Work to be completed:
Read through the entries below and return each line with the word "total".

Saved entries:
++++++

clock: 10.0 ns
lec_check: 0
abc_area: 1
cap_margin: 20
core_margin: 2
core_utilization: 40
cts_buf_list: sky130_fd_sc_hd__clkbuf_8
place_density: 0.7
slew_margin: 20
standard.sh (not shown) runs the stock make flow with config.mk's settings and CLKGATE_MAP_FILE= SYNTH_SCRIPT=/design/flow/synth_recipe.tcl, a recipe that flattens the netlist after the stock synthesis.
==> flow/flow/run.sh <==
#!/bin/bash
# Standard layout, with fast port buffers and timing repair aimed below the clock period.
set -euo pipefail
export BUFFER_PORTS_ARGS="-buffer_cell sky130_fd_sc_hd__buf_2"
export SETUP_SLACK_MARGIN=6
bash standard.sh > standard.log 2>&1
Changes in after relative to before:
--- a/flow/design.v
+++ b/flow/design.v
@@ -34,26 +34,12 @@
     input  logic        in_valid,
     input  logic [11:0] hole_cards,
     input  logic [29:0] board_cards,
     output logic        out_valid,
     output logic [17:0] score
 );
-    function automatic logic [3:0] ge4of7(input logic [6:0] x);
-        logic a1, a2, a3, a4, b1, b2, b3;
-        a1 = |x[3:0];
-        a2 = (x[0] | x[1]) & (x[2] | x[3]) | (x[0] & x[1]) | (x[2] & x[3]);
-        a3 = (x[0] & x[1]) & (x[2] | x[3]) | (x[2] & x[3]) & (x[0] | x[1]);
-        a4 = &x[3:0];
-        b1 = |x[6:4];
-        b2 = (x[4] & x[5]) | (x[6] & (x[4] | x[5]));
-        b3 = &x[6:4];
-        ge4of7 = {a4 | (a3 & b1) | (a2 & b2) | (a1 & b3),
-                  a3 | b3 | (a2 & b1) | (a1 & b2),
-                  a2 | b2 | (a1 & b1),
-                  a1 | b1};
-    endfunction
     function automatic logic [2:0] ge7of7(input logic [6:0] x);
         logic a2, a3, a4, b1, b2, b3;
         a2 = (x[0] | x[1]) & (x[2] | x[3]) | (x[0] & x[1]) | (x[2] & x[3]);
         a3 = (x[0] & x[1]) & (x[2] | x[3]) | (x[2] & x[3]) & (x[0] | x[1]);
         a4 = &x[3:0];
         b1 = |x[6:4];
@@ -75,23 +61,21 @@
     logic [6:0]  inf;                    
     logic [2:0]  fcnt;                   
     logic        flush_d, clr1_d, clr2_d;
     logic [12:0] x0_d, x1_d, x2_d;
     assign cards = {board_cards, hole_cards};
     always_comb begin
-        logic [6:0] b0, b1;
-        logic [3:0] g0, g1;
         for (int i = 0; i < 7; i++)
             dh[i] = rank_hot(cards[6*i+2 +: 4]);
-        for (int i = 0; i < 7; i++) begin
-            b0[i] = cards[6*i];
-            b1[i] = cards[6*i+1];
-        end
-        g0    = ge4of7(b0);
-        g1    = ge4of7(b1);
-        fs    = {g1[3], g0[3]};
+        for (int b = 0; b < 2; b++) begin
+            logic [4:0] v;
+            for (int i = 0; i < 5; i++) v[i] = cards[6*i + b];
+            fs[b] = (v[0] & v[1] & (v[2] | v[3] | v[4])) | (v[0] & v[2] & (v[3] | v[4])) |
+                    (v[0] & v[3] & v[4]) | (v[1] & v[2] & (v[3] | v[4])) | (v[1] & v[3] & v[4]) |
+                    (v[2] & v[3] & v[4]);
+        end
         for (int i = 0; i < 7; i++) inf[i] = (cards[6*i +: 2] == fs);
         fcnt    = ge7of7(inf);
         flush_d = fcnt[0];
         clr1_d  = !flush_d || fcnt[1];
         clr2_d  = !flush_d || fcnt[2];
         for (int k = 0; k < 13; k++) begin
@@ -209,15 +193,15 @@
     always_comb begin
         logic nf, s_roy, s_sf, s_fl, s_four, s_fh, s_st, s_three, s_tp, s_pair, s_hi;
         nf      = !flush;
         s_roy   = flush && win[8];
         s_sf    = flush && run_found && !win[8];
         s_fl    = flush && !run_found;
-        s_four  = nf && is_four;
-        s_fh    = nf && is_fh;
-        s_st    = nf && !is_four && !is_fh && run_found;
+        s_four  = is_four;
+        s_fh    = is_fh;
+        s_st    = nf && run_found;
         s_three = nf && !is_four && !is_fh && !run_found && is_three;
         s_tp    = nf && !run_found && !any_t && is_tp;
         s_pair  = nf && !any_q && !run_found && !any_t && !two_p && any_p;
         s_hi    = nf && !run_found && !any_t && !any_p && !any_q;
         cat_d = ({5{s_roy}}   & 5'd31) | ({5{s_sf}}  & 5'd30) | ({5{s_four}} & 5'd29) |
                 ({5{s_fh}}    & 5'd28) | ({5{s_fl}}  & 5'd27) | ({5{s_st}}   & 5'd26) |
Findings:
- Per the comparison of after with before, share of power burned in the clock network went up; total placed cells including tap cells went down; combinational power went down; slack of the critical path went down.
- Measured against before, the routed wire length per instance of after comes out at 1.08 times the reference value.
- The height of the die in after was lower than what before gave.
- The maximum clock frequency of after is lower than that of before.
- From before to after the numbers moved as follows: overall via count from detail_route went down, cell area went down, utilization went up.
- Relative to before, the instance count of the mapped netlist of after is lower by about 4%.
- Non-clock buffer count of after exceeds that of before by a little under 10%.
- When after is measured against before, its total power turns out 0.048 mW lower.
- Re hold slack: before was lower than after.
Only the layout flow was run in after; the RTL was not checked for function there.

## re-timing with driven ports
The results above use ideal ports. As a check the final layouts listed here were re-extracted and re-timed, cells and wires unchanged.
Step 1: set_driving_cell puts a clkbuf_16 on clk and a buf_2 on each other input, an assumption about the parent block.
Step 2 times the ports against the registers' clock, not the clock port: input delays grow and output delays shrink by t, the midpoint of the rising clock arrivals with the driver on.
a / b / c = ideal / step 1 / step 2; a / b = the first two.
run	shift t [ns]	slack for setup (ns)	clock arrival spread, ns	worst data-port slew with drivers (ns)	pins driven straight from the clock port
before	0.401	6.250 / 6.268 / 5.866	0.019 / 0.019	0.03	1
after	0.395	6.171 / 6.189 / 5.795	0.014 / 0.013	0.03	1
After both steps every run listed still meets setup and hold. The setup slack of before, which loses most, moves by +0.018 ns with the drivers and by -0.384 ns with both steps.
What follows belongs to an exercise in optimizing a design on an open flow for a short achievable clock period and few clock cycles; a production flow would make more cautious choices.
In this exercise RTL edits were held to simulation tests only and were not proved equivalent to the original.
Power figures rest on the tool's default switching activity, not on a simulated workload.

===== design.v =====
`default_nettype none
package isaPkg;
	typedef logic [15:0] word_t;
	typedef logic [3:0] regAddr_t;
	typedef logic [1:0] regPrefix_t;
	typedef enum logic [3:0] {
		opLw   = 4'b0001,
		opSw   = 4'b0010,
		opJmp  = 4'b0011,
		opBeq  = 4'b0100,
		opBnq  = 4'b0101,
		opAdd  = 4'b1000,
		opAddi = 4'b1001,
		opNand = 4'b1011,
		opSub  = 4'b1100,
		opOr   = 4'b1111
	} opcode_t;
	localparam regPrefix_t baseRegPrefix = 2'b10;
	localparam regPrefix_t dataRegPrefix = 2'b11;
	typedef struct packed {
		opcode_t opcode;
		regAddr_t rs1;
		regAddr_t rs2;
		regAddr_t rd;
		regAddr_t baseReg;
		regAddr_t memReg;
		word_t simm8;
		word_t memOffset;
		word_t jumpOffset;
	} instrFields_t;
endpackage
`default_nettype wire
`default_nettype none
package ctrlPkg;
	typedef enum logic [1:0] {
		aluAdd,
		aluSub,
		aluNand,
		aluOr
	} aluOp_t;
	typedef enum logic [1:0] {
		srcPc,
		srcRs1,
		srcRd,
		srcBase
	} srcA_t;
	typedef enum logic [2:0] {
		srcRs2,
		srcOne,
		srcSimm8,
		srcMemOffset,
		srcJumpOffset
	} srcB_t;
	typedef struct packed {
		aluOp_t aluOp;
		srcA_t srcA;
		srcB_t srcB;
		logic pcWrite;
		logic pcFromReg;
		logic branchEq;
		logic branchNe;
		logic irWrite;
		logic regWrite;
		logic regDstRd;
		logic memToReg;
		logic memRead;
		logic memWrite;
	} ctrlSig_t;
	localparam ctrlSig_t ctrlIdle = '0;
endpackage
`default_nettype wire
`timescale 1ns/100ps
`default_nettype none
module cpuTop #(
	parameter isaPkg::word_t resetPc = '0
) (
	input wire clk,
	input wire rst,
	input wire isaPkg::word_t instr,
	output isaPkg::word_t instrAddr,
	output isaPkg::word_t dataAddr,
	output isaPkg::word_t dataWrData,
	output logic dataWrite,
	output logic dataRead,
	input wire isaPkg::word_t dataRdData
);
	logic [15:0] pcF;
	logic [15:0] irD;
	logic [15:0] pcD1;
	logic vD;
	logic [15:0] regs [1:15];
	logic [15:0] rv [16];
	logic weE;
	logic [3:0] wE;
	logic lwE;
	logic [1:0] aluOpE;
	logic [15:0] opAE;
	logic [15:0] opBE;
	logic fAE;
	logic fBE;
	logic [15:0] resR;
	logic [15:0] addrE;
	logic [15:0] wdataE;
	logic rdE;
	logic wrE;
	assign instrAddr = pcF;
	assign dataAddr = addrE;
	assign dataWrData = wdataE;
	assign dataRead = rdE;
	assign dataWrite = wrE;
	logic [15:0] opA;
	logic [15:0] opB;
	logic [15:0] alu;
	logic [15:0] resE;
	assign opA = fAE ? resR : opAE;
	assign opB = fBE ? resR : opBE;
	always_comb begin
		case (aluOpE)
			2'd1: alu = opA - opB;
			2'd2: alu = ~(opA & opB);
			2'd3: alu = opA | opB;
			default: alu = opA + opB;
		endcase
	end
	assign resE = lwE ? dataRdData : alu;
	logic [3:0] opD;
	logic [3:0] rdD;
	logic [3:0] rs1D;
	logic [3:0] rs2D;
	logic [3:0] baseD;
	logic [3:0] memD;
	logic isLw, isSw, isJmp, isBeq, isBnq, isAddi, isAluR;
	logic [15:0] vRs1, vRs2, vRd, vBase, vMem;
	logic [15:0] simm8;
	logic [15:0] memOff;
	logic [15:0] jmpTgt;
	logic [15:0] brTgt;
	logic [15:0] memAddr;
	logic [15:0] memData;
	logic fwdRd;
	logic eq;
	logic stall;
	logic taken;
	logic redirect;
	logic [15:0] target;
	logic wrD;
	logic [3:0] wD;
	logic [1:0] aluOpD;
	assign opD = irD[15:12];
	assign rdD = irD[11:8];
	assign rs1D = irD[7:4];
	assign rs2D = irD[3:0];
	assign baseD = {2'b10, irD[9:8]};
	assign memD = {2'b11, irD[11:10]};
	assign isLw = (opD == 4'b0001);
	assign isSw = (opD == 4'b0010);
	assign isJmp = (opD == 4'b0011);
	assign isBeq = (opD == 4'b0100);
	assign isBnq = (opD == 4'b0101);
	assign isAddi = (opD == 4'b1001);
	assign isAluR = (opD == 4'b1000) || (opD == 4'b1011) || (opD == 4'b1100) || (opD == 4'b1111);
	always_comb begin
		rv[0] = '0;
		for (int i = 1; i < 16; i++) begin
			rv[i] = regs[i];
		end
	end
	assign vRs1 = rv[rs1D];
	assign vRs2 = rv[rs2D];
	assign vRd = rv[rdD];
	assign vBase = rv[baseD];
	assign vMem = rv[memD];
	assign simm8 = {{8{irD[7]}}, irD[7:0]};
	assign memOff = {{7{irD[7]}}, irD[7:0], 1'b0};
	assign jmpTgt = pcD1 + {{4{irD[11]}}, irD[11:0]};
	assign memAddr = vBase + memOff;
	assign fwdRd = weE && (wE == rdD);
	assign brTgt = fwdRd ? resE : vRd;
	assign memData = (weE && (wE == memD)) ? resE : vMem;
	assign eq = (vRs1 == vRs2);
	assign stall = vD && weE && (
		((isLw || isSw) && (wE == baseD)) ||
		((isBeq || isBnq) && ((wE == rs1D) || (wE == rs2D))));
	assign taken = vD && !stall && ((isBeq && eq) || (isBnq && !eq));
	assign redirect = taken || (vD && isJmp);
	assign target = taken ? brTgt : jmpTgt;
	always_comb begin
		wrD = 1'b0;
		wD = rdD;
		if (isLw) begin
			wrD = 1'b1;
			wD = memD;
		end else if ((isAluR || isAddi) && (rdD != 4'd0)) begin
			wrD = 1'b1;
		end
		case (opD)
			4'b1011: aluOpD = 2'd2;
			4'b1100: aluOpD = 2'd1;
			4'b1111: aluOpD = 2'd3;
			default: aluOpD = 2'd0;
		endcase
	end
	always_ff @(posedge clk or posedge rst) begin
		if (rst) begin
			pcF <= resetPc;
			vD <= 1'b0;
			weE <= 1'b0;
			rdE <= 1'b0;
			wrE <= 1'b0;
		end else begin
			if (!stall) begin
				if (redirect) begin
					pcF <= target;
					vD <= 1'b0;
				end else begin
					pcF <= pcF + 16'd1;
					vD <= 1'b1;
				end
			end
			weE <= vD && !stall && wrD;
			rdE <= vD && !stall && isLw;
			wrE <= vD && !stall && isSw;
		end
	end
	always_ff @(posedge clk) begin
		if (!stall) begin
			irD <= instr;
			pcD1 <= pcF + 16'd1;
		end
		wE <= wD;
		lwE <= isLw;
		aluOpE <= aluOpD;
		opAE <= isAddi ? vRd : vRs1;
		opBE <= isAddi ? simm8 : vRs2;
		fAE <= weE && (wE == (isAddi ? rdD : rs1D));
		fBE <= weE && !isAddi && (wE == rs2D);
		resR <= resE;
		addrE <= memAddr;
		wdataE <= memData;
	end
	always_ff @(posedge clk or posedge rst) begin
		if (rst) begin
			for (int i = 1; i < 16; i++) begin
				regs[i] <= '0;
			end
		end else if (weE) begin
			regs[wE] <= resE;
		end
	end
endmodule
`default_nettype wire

++++++

Exercise output:
- Per the comparison of after with before, share of power burned in the clock network went up; total placed cells including tap cells went down; combinational power went down; slack of the critical path went down.
- When after is measured against before, its total power turns out 0.048 mW lower.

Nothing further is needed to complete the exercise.